Como é que a miscigenação de culturas se reflecte nas lideranças?
Não sei se o conceito de miscigenação de culturas se pode aplicar à empresa e à gestão, nem se terá significado falar de lideres “mestiços”. Não há escala temporal para isso na existência de uma empresa ou na carreira de um gestor. Podemos, outrossim, falar de líderes “cosmopolitas”. O líder cosmopolita tem experiência de vida e de gestão em pelo menos duas culturas nacionais diferentes. Uma cultura mais vivida, a cultura da nação a que pertence. Outra menos, a cultura estrangeira, mas em que a sua permanência foi de uns três anos ou mais. Porquê este tempo e não menos? Para que se dê uma certa transformação na pessoa do líder. Para que, longe do povo a que pertence, por comparação, ele se dê conta de quem é o seu próprio povo. Quando se vive e dirige uma empresa fora de Portugal, o que nós descobrimos é o que significa ser português. Quando voltamos, “vemos” a nossa cultura como nunca víramos antes. Como os peixes, somos incapazes de compreender o que é a água até estarmos fora dela por tempo bastante. Os peixes morrem para descobrir o que é a água. Nós, para descobrirmos a cultura de que somos, ficamos marginais a ela. É essa a transformação. Depois, marginais – ou cosmopolitas (“cosmopolitas” sempre é melhor expressão) –, sabemos observar ou viver a realidade em culturas diferentes. Sem paroquialismo, sem etnocentrismo. Com a noção clara de que vemos ou experimentamos só uma parte da realidade. Que a compreensão integral das coisas locais nos está vedada, a “nós” como a quase todos “eles”, salvo aos cosmopolitas locais. Com a intuição mais certa dos elementos específicos da cultura local e dos elementos mais universais. Quase sempre com o domínio de mais do que uma língua, suficiente para que apreciemos a limitação com que qualquer língua representa a realidade ou a nossa experiência dela. O líder cosmopolita, resultante de uma experiência cultural múltipla, está assim bem mais preparado para dirigir uma empresa global e é mesmo condição necessária para uma empresa metanacional.

O que aprendemos a viajar que não aprendemos nos livros?

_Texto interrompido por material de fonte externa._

Source: an optimization exercise on an open RTL-to-GDS flow (aim: small area and few clock cycles per item). Production flows keep margins and buffers that such runs may drop. No functional check of the RTL was part of any run shown here. Power figures rest on the tool's default switching activity, not on a simulated workload.

[flow/design.v]
module cell_hist_accum #(
  parameter int IMAGE_WIDTH        = 64,
  parameter int IMAGE_HEIGHT       = 480,
  parameter int CELL_ROW_PIXELS    = 8,
  parameter int CELL_COLUMN_PIXELS = 8,
  parameter int BIN_WIDTH          = 14,
  parameter int BINS               = 9,
  parameter int MAG_WIDTH          = 8,
  parameter int HISTOGRAM_WIDTH    = BIN_WIDTH*(BINS+1)
) (
  input  logic                       clk,
  input  logic                       rst,
  input  logic                       in_valid,
  output logic                       in_ready,
  input  logic [3:0]                 bin_index,
  input  logic [MAG_WIDTH-1:0]       magnitude,
  output logic                       out_valid,
  input  logic                       out_ready,
  output logic [HISTOGRAM_WIDTH-1:0] cell_histogram,
  output logic                       out_last
);
  logic [5:0]  ph;         
  logic [2:0]  cx, px;     
  logic [2:0]  yl;         
  logic [5:0]  yr;         
  logic [7:0]  pending;    
  logic [2:0]  cap_col;    
  logic accept, acc_last;
  logic first_row, last_row, frame_end;
  assign first_row = (yl == 3'd0);
  assign last_row  = (yl == 3'd7);
  assign frame_end = last_row && (yr == 6'd59) && (cx == 3'd7);
  assign in_ready = (ph[5:3] == cx) && ((px != 3'd7) || (ph[2:0] == 3'd7)) &&
                    !((px == 3'd0) && first_row && pending[cx]);
  assign accept   = in_valid && in_ready && !rst;
  assign acc_last = accept && (px == 3'd7);
  always_ff @(posedge clk) begin
    if (rst) begin
      ph <= 6'd57;
      cx <= '0; px <= '0; yl <= '0; yr <= '0;
    end else begin
      ph <= ph + 6'd1;
      if (accept) begin
        px <= px + 3'd1;
        if (px == 3'd7) begin
          cx <= cx + 3'd1;
          if (cx == 3'd7) begin
            yl <= yl + 3'd1;
            if (yl == 3'd7) yr <= (yr == 6'd59) ? 6'd0 : yr + 6'd1;
          end
        end
      end
    end
  end
  logic [13:0] ra [64];
  logic        pv;         
  logic [3:0]  pq;         
  logic [7:0]  pm;         
  always_ff @(posedge clk) begin
    pv <= accept && !bin_index[3];
    pq <= {1'b0, bin_index[2:0]} + {1'b0, ph[2:0]};
    pm <= magnitude;
  end
  logic [5:0] gph;
  logic [2:0] gc;
  logic       clr;
  assign gph = ph + 6'd7;
  assign gc  = gph[5:3];
  assign clr = !pending[gc] && !((gc == cx) && (px != 3'd0)) &&
               ((gc < cx) ? last_row : first_row);
  always_ff @(posedge clk) begin
    ra[0] <= clr ? 14'd0 : ra[63];
    for (int q = 0; q < 15; q++)
      ra[q+1] <= ra[q] + ((pv && pq == 4'(q)) ? {6'd0, pm} : 14'd0);
    for (int s = 16; s < 64; s++)
      ra[s] <= ra[s-1];
  end
  logic [10:0] r8, r8_next;
  logic [1:0]  r8s [8];    
  logic        r8_mask;    
  logic        bcy;        
  logic [1:0]  rb [64];
  logic [2:0]  bsum;
  assign r8_next = ((px == 3'd0) ? 11'd0 : r8) + ((bin_index == 4'd8) ? {3'd0, magnitude} : 11'd0);
  always_ff @(posedge clk) begin
    if (accept) r8 <= r8_next;
    if (acc_last) begin
      for (int k = 0; k < 5; k++) r8s[k] <= r8_next[2*k +: 2];
      r8s[5] <= {1'b0, r8_next[10]};
      r8s[6] <= 2'b00;
      r8s[7] <= {1'b0, frame_end};
    end else begin
      for (int k = 0; k < 7; k++) r8s[k] <= r8s[k+1];
      r8s[7] <= 2'b00;
    end
    if (ph[2:0] == 3'd7) r8_mask <= acc_last && first_row;
  end
  assign bsum = (r8_mask ? 3'd0 : {1'b0, rb[63]}) + {1'b0, r8s[0]} +
                {2'b00, bcy && (ph[2:0] != 3'd0)};
  always_ff @(posedge clk) begin
    bcy   <= bsum[2];
    rb[0] <= bsum[1:0];
    for (int s = 1; s < 64; s++) rb[s] <= rb[s-1];
  end
  logic [13:0] oa [8];
  logic [1:0]  ob [8];
  logic [13:0] tot;
  logic        o_fill;
  logic        start, shift;
  logic [2:0]  k;
  logic [13:0] bterm;
  assign k     = ph[2:0];
  assign start = (k == 3'd0) && pending[cap_col] && (ph[5:3] == cap_col + 3'd2) &&
                 (!out_valid || out_ready);
  assign shift = start || o_fill;
  assign bterm = 14'(rb[7]) << (2*k);
  always_ff @(posedge clk) begin
    if (rst) begin
      pending   <= '0;
      cap_col   <= '0;
      o_fill    <= 1'b0;
      out_valid <= 1'b0;
    end else begin
      if (acc_last && last_row) pending[cx] <= 1'b1;
      if (start) begin
        pending[cap_col] <= 1'b0;
        cap_col <= cap_col + 3'd1;
      end
      o_fill <= start || (o_fill && (k != 3'd7));
      if (o_fill && (k == 3'd7)) out_valid <= 1'b1;
      else if (out_ready)        out_valid <= 1'b0;
    end
  end
  always_ff @(posedge clk) begin
    if (shift) begin
      oa[0] <= ra[22];
      for (int i = 1; i < 8; i++) oa[i] <= oa[i-1];
      ob[7] <= rb[7];
      for (int i = 0; i < 7; i++) ob[i] <= ob[i+1];
      tot <= (start ? 14'd0 : tot) + ra[22] + bterm;
    end
  end
  always_comb begin
    for (int b = 0; b < 8; b++) cell_histogram[14*b +: 14] = oa[b];
    for (int i = 0; i < 7; i++) cell_histogram[112 + 2*i +: 2] = ob[i];
    cell_histogram[126 +: 14] = tot;
  end
  assign out_last = ob[7][0];
endmodule
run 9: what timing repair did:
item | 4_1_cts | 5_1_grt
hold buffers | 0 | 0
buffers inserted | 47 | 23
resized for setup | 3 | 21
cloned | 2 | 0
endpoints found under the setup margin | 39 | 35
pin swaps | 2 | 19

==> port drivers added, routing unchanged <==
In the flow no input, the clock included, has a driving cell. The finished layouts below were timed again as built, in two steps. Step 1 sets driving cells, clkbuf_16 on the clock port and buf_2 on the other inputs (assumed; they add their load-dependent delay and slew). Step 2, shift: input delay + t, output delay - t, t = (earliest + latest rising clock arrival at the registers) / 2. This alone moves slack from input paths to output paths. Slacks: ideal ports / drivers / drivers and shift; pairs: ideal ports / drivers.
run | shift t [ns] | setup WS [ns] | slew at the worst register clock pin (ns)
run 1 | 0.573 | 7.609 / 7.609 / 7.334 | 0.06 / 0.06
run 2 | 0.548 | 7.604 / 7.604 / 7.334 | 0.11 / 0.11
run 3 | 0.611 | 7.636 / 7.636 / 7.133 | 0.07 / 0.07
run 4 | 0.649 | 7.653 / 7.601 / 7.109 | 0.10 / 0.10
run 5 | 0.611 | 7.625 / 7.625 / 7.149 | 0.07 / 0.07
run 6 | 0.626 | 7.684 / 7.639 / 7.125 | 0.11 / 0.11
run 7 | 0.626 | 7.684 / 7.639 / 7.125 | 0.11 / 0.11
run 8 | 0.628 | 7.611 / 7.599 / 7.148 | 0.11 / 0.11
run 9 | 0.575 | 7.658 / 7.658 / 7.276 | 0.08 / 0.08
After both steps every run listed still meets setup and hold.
This is an optimization exercise on Yosys and OpenROAD, whose aim is small area, not a production implementation.
At most, simulation tests tie the RTL to the original design; equivalence was not proved.
Power figures rest on the tool's default switching activity, not on a simulated workload.

Design pe_cell_ctrl, start of the top module:
module pe_cell_ctrl
(
	input  logic       clk,
	input  logic       rst_n,
	input  logic       cs_n,
	input  logic       cvalid,
	input  pe_ctrl_pkg::work_mode_e work_mode,
	input  pe_data_pkg::pe_id_t     pe_id,
	input  pe_data_pkg::trunc_t     reg_data_trunc,
	input  pe_data_pkg::bus_byte_t  wdata,
	input  logic       wdata_valid,
	output logic       wdata_busy,
	output logic       pe_busy,
	output pe_data_pkg::bus_byte_t  rdata,
	output logic       rdata_valid,
	output logic       rdata_last,
	input  logic       rdata_busy,
	output pe_data_pkg::row_vec_t   xin,
	output logic       pulse_in,
	output logic       rst_pe_rram,
	input  logic       pim_ready,
	input  pe_data_pkg::col_vec_t   partial_result
);
	logic       st_load, st_run;    
	logic       rd;                 
	logic [5:0] cnt;
	logic [2:0] plane;
	logic       pim_d1, pim_d2, load_d;
	logic       idle, cmd_ok, take, xfer, pim_rise, pim_fall, start, fire, upd, p0, p7, done_p;
	logic       upd_b, upd_n;       
	logic       par;                
	assign idle       = !st_load && !st_run;
	assign cmd_ok     = !cs_n && cvalid && (work_mode[0] ^ work_mode[1]);
	assign wdata_busy = !st_load;
	assign pe_busy    = !idle;
	assign take       = wdata_valid && st_load;
	assign xfer       = rdata_valid && !rdata_busy;
	assign pim_rise   = pim_d1 & ~pim_d2;
	assign pim_fall   = pim_d2 & ~pim_d1;
	assign start      = st_run & ~load_d;
	assign fire       = start | (st_run & pim_fall & (plane != 3'd7));
	assign upd        = st_run & pim_rise;
	assign p0         = (plane == 3'd0);
	assign p7         = (plane == 3'd7);
	assign done_p     = load_d & ~rst_pe_rram & p7;
	assign rdata_valid = st_run && (!cnt[5] || !(cnt[2] || cnt[0]));
	assign rdata_last  = st_run && cnt == 6'd32;
	always_ff @(posedge clk or negedge rst_n) begin
		if (!rst_n) begin
			st_load     <= 1'b0;
			st_run      <= 1'b0;
			pim_d1      <= 1'b0;
			pim_d2      <= 1'b0;
			load_d      <= 1'b0;
			pulse_in    <= 1'b0;
  ...
Size in the first run: about 4600 cells after synthesis, roughly 790 flip-flops, ~1600 I/O pins, ~54000 sq um of cells after synthesis.
Settings: LEC_CHECK=0, CAP_MARGIN=20, CELL_PAD_IN_SITES_DETAIL_PLACEMENT=1, CELL_PAD_IN_SITES_GLOBAL_PLACEMENT=2, CORE_AREA=2 2 718 398, DIE_AREA=0 0 720 400, PLACE_DENSITY=0.4, SLEW_MARGIN=20, SYNTH_HIERARCHICAL=1, SYNTH_MINIMUM_KEEP_SIZE=0; clock period 12.5 ns.
standard.sh (not shown) runs the stock make flow with config.mk's settings and CLKGATE_MAP_FILE= SYNTH_SCRIPT=/design/flow/synth_recipe.tcl, a recipe that flattens the netlist after the stock synthesis.
==> flow/flow/run.sh <==
#!/bin/bash
# The standard layout (standard.sh: synthesis to final DEF), with the port
# buffers made of the smallest buffer cell instead of the default choice,
# and no dummy loads in the clock tree.
set -euo pipefail
export BUFFER_PORTS_ARGS="-buffer_cell sky130_fd_sc_hd__buf_1"
export CTS_ARGS="-sink_clustering_enable -repair_clock_nets -dont_use_dummy_load -sink_clustering_size 22 -sink_clustering_max_diameter 100"
bash standard.sh finish > standard.log 2>&1
Rerun with:
--- a/flow/design.v
+++ b/flow/design.v
@@ -231,28 +231,30 @@
 	assign y = ~((a1 & b1) | (a2 & b2));
 endmodule
 module onehot_sel #(parameter int N = 32)
 (
 	input  logic [N-1:0] d,
 	input  logic [N-1:0] s,
 	output logic         y
 );
 	localparam int N3 = N / 3;
 	localparam int R  = N % 3;
-	localparam int M  = N3 + R;
+	localparam int M  = N3 + (R != 0);
 	logic [M-1:0] t;
 	for (genvar i = 0; i < N3; i++) begin : g3
 		ao222 u (.a1(d[3*i]), .b1(s[3*i]), .a2(d[3*i+1]), .b2(s[3*i+1]),
 			.a3(d[3*i+2]), .b3(s[3*i+2]), .y(t[i]));
 	end
-	for (genvar i = 0; i < R; i++) begin : g1
-		assign t[N3+i] = ~(d[3*N3+i] & s[3*N3+i]);
+	if (R == 2) begin : g2
+		ao22 u (.a1(d[3*N3]), .b1(s[3*N3]), .a2(d[3*N3+1]), .b2(s[3*N3+1]), .y(t[N3]));
+	end else if (R == 1) begin : g1
+		assign t[N3] = ~(d[3*N3] & s[3*N3]);
 	end
 	assign y = ~&t;
 endmodule
 module hold2 (input logic d, e, q, ne, output logic y);
 	assign y = (d & e) | (q & ne);
 endmodule
 module hold3 (input logic q, h, a, ta, b, tb, output logic y);
 	assign y = (q & h) | (a & ta) | (b & tb);
 endmodule
 `timescale 1ns/1ps
@@ -407,24 +409,22 @@
 	logic        sa, sb, la, lb, x, hy_e, hy_h;
 	assign upd_b = load_d & ~rst_pe_rram;
 	assign upd_n = upd | upd_b;
 	assign hy_e  = upd_n;
 	assign hy_h  = st_run & ~upd_n;
 	assign x     = p0 | p7;
 	assign sa    = ~par & ~rd;
 	assign sb    = par & ~rd;
 	assign la    = ~par & (~rd | p0);
 	assign lb    = par & (~rd | p0);
-	always_ff @(posedge clk or negedge rst_n) begin
-		if (!rst_n) par <= 1'b0;
-		else        par <= ~par;
-	end
+	always_ff @(posedge clk)
+		par <= ~par;
 	logic [13:0] hx [16];
 	logic [13:0] hy [16];
 	for (genvar g = 0; g < 16; g++) begin : g_acc
 		column_accumulator u_add (
 			.sa, .sb, .la, .lb, .x,
 			.ca(partial_result[g*48 +: 48]), .cb(partial_result[(g+16)*48 +: 48]),
 			.hn(hx[g]), .nt(nt[g])
 		);
 		logic [13:0] dy;
 		for (genvar i = 0; i < 14; i++) begin : g_h
=> The changed run passed the timing, DRC and antenna checks; maximum frequency grows by 0.97%; routed wire length grows by 5.8%; hold slack gains 0.024 ns; utilization barely changes; first-iteration DRC count shrinks by 2.1%; die area is unchanged; total power grows by 25%; combinational power grows by 46%.
Function not checked in the second run of this note: the RTL went through the layout flow alone.

what the ideal ports hide:
The results above use ideal ports. As a check the final layouts listed here were re-extracted and re-timed, cells and wires unchanged.
Step 1 assumes that a clkbuf_16 drives the clock port and a buf_2 every other input.
Step 2 also shifts input and output timing later by t, the mid clock arrival at the registers, as if the neighbouring blocks saw the same clock.
a / b / c = ideal / step 1 / step 2; a / b = the first two.
| run | t (ns) | setup WS [ns] | worst hold slack (ns) | slew at the worst register clock pin (ns) |
|---|---|---|---|---|
| the first run | 0.755 | 3.338 / 3.261 / 3.191 | 0.330 / 0.330 / 0.330 | 0.11 / 0.11 |
| the second run | 0.748 | 3.426 / 3.426 / 3.096 | 0.354 / 0.354 / 0.354 | 0.11 / 0.11 |
After both steps setup and hold are still met in every run listed. For the second run, which loses most, drivers alone change the setup slack by 0.000 ns; drivers and shift together by -0.330 ns.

Quando ensino inovação global ou adaptação local ou simplesmente transferência de conhecimento a executivos de empresas multinacionais, costumo mostrar uma fotografia de um gato (sempre gostei de gatos). Depois afirmo que confundir informação com conhecimento é o mesmo que confundir a fotografia de um gato com o gato. Posso enviar a fotografia do gato pela internet. Enviar o gato seria obra. Posso ver fotografias de gatos, ler sobre gatos. Não chega. Para conhecer mesmo o que é um gato é preciso ter a experiência do contacto com gatos. É preciso ter falado com eles, passado a mão pelo seu pêlo, ter sido arranhado e acariciado por eles, partilhado um pouco que seja da sua existência. Viajar é isso mesmo. Permite a experiência do outro lugar, tocar a vida da sua gente, aceder ao conhecimento implícito próprio daquele contexto distante de nós. Pensar que conhecemos outro lugar porque lemos um livro ou porque folheamos páginas na internet é tal e qual como confundir um gato com a sua fotografia. Para quem não tenha de tratar de gatos, até que a confusão escapa. Mas para quem tenha de os cuidar ...

Biografia
Começou uma carreira académica no início dos anos 70 mas optou pelo mundo da gestão poucos anos depois. A sua carreira de 20 anos como executivo incluíram quase todas as formas de gestão e negócio internacional.
Desde 1995 que se concentra na carreira académica, o seu sonho de juventude. É Professor de International Management no INSEAD, Fontainebleau, França, sendo a sua área de investigação a organização multinacional, com enfoque na inovação, knowledge management, global customer management, e o impacto do e-business.
O livro "From Global to Metanational: How Companies Win in the Knowledge Economy", em co-autoria com Yves Doz e Peter Williamson, foi publicado em Novembro de 2001 por Harvard Business School Press.